Thirty-six of the 68 patients (52.9%) who carried pregnancies to term received chemotherapy (see Table 3); 29 (80.6%) started chemotherapy in the second trimester and 7 (19.4%) started chemotherapy in the third trimester. No chemotherapy was administered in the first trimester. Decisions regarding agent selection and schedule were left to the discretion of the treating physician after consultation with patients, although opinion from multidisciplinary tumor board was considered in many cases as well. All 36 patients received doxorubicin and cyclophosphamide (AC) and 26 (72.2%) completed 4 cycles during pregnancy; of those receiving AC, 29 (80.6%) were treated on an every-3-week basis, and 7 (19.4%) received “dose-dense” AC every two weeks. Of these 7 patients, 4 received pegfilgrastim and 2 received filgrastim during pregnancy. Three patients (8.3%) received 12 cycles of weekly paclitaxel during pregnancy following AC. No patients received trastuzumab or endocrine therapy during pregnancy.

Table 3

Systemic therapy for pregnancy associated breast cancer

Systemic therapy (N = 68 patients delivered live born infants, 36 received chemotherapy therapy)	Number	Percent
Chemotherapy during pregnancy (N = 68)
Yes	36	52.9
No	32	47.1
Gestational age at initiation of treatment (N = 36)
0-12 weeks (1^st trimester)	0	0.0
13-27 weeks (2^nd trimester)	29	80.6
28-40 weeks (3^rd trimester)	7	19.4
Chemotherapy regimen (N = 36)
Every-3-week AC	29	80.6
4 cycles	21	72.4
3 cycles	2	6.9
2 cycles	5	17.2
1 cycle	1	3.4
Dose-dense AC	7	19.4
4 cycles	5	71.4
2 cycles	2	28.6
AC × 4 + weekly paclitaxel (12 weeks)	3	8.3
Dose-dense AC	2	66.6
Every-3-week AC	1	33.4
Neoadjuvant chemotherapy (N = 36)
Yes	8	22.2
Growth factor support (N = 36)
Yes	6	16.7
Pegfilgrastim	4	66.7
Filgrastim	2	33.3

Abbreviations: AC doxorubicin, cyclophosphamide.

Maternal outcomes

Of the 68 term pregnancies, 1 was complicated by intrauterine growth restriction (< 10^th percentile), 1 by gestational hypertension, 3 by gestational diabetes, and 3 by cervical shortening (defined as cervix < 3 cm at 22 weeks gestation). Other complications of pregnancy, such as preeclampsia and placental abruption, were not seen. Complications of chemotherapy, including anemia, neutropenia, and febrile neutropenia, were rare, and not more common with dose-dense therapy. One patient required a blood transfusion for anemia. A total of 13 patients (36.1%) treated with chemotherapy developed treatment-related neutropenia; but most cases were mild, with absolute neutrophil counts (ANC) >1000. One patient developed febrile neutropenia and mycoplasma pneumonia requiring hospitalization.

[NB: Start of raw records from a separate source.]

==> run A <==
==> flow/design.v <==
`timescale 1ns / 1ps 
`timescale 1ns / 1ps
 `timescale 1ns / 1ps 
module muldiv#(parameter XLEN = 32)
(
    input                   clk_i,
    input                   rst_i,
    input  [XLEN-1 : 0]     a_i,
    input  [XLEN-1 : 0]     b_i,
    input                   req_i,
    input  [ 2 : 0]         operation_sel_i,
    output reg [XLEN-1 : 0] muldiv_result_o,
    output reg              ready_o
);
function [XLEN-1 : 0] abs;
    input [XLEN-1 : 0] num;
    abs = num[XLEN-1] ? -num : num;
endfunction
wire operation_mul, operation_mulh, operation_mulhsu, operation_mulhu,
     operation_div, operation_divu, operation_rem, operation_remu;
assign operation_mul = (operation_sel_i == 3'b000);
assign operation_mulh = (operation_sel_i == 3'b001);
assign operation_mulhsu = (operation_sel_i == 3'b010);
assign operation_mulhu = (operation_sel_i == 3'b011);
assign operation_div = (operation_sel_i == 3'b100);
assign operation_divu = (operation_sel_i == 3'b101);
assign operation_rem = (operation_sel_i == 3'b110);
assign operation_remu = (operation_sel_i == 3'b111);
wire is_divider, is_a_zero, is_b_zero,
     is_a_neg, is_b_neg, signed_adjust, mul_overflow;
assign is_divider = operation_sel_i[2];
assign is_a_zero = (a_i == 32'b0);
assign is_b_zero = (b_i == 32'b0);
assign is_a_neg  = a_i[31] & (operation_mulh | operation_mulhsu | operation_div | operation_rem);
assign is_b_neg  = b_i[31] & (operation_mulh | operation_div | operation_rem);
assign signed_adjust = is_a_neg ^ is_b_neg;
assign mul_overflow   = (is_a_neg & (a_i[30: 0] == 31'b0));
wire [XLEN-1 : 0] op_a, op_b;
assign op_a = ( | is_a_neg)? abs(a_i) : a_i;
assign op_b = ( | is_b_neg)? abs(b_i) : b_i;
wire              is_calc_done;
reg  [XLEN-1 : 0] reg32;
reg  [XLEN*2 : 0] result;        
reg  [ 5 : 0]     cnt;
reg  [XLEN-1 : 0]   op_a_r, op_b_r;
reg  [XLEN*2-1 : 0] fast_result, mul0, mul1;
reg  [ 1 : 0]       fast_mul_counter;
assign is_calc_done = !(operation_mul | operation_mulh | operation_mulhsu |
                        operation_mulhu)? ~|cnt : & fast_mul_counter;
wire [XLEN-1 : 0] mull, mulh, quotient, remainder;
assign mull = result[31 : 0];
assign mulh = result[63 : 32];
assign quotient = result[31 : 0];
assign remainder = result[64 : 33];
localparam S_IDLE        = 3'b000,
           S_CALC        = 3'b001,
           S_SIGN_ADJUST = 3'b010,
           S_DONE        = 3'b011,
           S_STALL       = 3'b100;
reg [2 : 0] S, S_nxt;
always @(posedge clk_i)
begin
    if (rst_i)
        S <= S_IDLE;
    else
        S <= S_nxt;
end
always @(*)
begin
    case (S)
        S_IDLE:
            S_nxt = (req_i)? (is_a_zero | is_b_zero)? S_DONE : S_CALC : S_IDLE;
        S_CALC:
            S_nxt = (is_calc_done)? S_SIGN_ADJUST : S_CALC;
        S_SIGN_ADJUST:
            S_nxt = S_DONE;
        S_DONE:
            S_nxt = S_IDLE;
        default:
            S_nxt = S_IDLE;
    endcase
end
wire mul_add = result[0];
wire div_sub = (result[63: 32] >= reg32);
wire [32 : 0] adder_opa, adder_opb;
assign adder_opa = is_divider ? -reg32 : reg32;
assign adder_opb = result[63: 32];
wire [32 : 0] adder_tmp = adder_opa + adder_opb;
wire [64 : 0] result_tmp = {adder_tmp, result[31: 0]};
always @(posedge clk_i)
begin
    if (rst_i || ((S == S_IDLE) & req_i)) begin
        fast_result <= 32'b0;
        fast_mul_counter <= 2'b0; 
    end
    else begin
        op_a_r <= op_a;
        op_b_r <= op_b;
        mul0 <= op_a_r * op_b_r;
        mul1 <= mul0;
        fast_result <= mul1;
        fast_mul_counter <= (& fast_mul_counter)? fast_mul_counter : fast_mul_counter + 1;
    end
end
always @(posedge clk_i)
begin
    if ( (S == S_IDLE) & req_i)
    begin
        if (is_divider)
        begin                        
            if (is_b_zero)
            begin                    
                result[64: 33] <= a_i;
                result[32]  <= 1'b0;
                result[31: 0] <= {32{1'b1}};
            end
            else
            begin
                cnt <= 'd32;
                reg32 <= op_b;
                result <= {1'b0, 32'b0, op_a};   
            end
        end
        else
        begin                        
            if (is_a_zero | is_b_zero)
            begin
                result <= 65'b0;
            end
            else
            begin
                cnt <= 'd31;
                reg32 <= op_a;
                result <= {1'b0, 32'b0, op_b};   
            end
        end
    end
    else if (S == S_CALC)
    begin
        cnt <= cnt - 'd1;
        if (is_divider)
        begin
            result <= (div_sub)? {result_tmp[63 : 0], 1'b1} : {result[63 : 0], 1'b0};
        end
        else
        begin
            result <= (mul_add)? {1'b0, result_tmp[64 : 1]} : {1'b0, result[64 : 1]};
        end
    end
    else if (S == S_SIGN_ADJUST)
    begin
        if (is_divider)
        begin
            result[64: 33] <= (is_a_neg)? -remainder : remainder;
            result[31: 0] <= (signed_adjust)? -quotient : quotient;
        end
        else
        begin
            result <= (operation_mulh | operation_mulhu)? (signed_adjust)? -fast_result : fast_result
                    : (operation_mulhsu)? (is_a_neg)? -fast_result : fast_result : fast_result;
        end
    end
end
always @(posedge clk_i)
begin
    if (S == S_DONE || S == S_STALL)
        ready_o <= 1;
    else
        ready_o <= 0;
end
always @(posedge clk_i)
begin
    if (S == S_DONE)
        muldiv_result_o <= ( {32{operation_mul}} & mull)
                      | ( {32{operation_mulh | operation_mulhsu | operation_mulhu}} & mulh)
                      | ( {32{operation_div | operation_divu}} & quotient)
                      | ( {32{operation_rem | operation_remu}} & remainder)
                      ;
    else
        muldiv_result_o <= muldiv_result_o;
end
endmodule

There were very few additional treatment-related complications; specifically, no pulmonary emboli or prolonged wound infections were seen. One patient with Factor V Leiden had a superficial blood clot. One patient experienced intraoperative preterm contractions at 30 weeks’ gestation; she underwent successful tocolysis and was induced closer to term.

Fetal outcomes

A total of 68 of 74 patients delivered liveborn infants (Table 4). Over half of deliveries (37, 54.4%) were at < 37 weeks and thus were considered preterm. However, the majority of preterm deliveries (26, 70.2%) were planned in order to facilitate maternal therapy, e.g. continuation of chemotherapy. The remaining preterm deliveries (11, 29.7% of all preterm, 16.2% of all deliveries) were due to complications including spontaneous preterm labor or preterm premature rupture of membranes. Detailed birth information was available for 50 infants; missing information was from patients who delivered at outside hospitals. The rate of birth weight <10^th percentile was 8.0%. All infants had Apgar scores ≥ 7 at five minutes.

Table 4

Fetal outcomes after treatment for pregnancy associated breast cancer

Fetal Outcomes (N = 68 patients delivered live born infants)	Frequency	Percent
Method of delivery (N = 68)
Method of delivery known	62	91.2
Spontaneous onset of labor	8	12.9
Induction of labor	38	61.3
Caesarian section	21	33.9
Method of delivery unknown	6	8.8
Gestational age at delivery (N = 68)
Gestational age at delivery known	66	97.1
<34 weeks	4	6.7
34-36.9 weeks	33	50.0
>37 weeks	29	43.9
Gestational age at delivery unknown	2	2.9
Weight for gestational age (N = 68)
Weight for gestational age known	50	73.5
SGA (<10^th percentile)	4	8.0
AGA	45	90.0
LGA (>10^th percentile)	1	2.0
Weight for gestational age unknown	18	26.5
Apgar scores (N = 68)
Apgar scores known	50	73.5
≤7 at 5 minutes	0	0.0
≥7 at 5 minutes	50	100.0
Unknown	18	26.5
Complications of delivery (N = 68)
Spontaneous preterm delivery	5	7.3
Arrested preterm labor	2	2.9
PPROM	5	7.4
Chorioamnionitis	1	1.5
Cord prolapse	1	1.5
Uterine atony	1	1.5
Fetal Abnormalities (N = 68)
Cleft palate	1	1.5
VSD, club foot, hypospadias	1	1.5
ASD	1	1.5

Abbreviations: SGA small for gestational age, AGA average/appropriate for gestational age, LGA large for gestational age, PPROM preterm premature rupture of membranes, VSD ventricular septal defect, ASD atrial septal defect.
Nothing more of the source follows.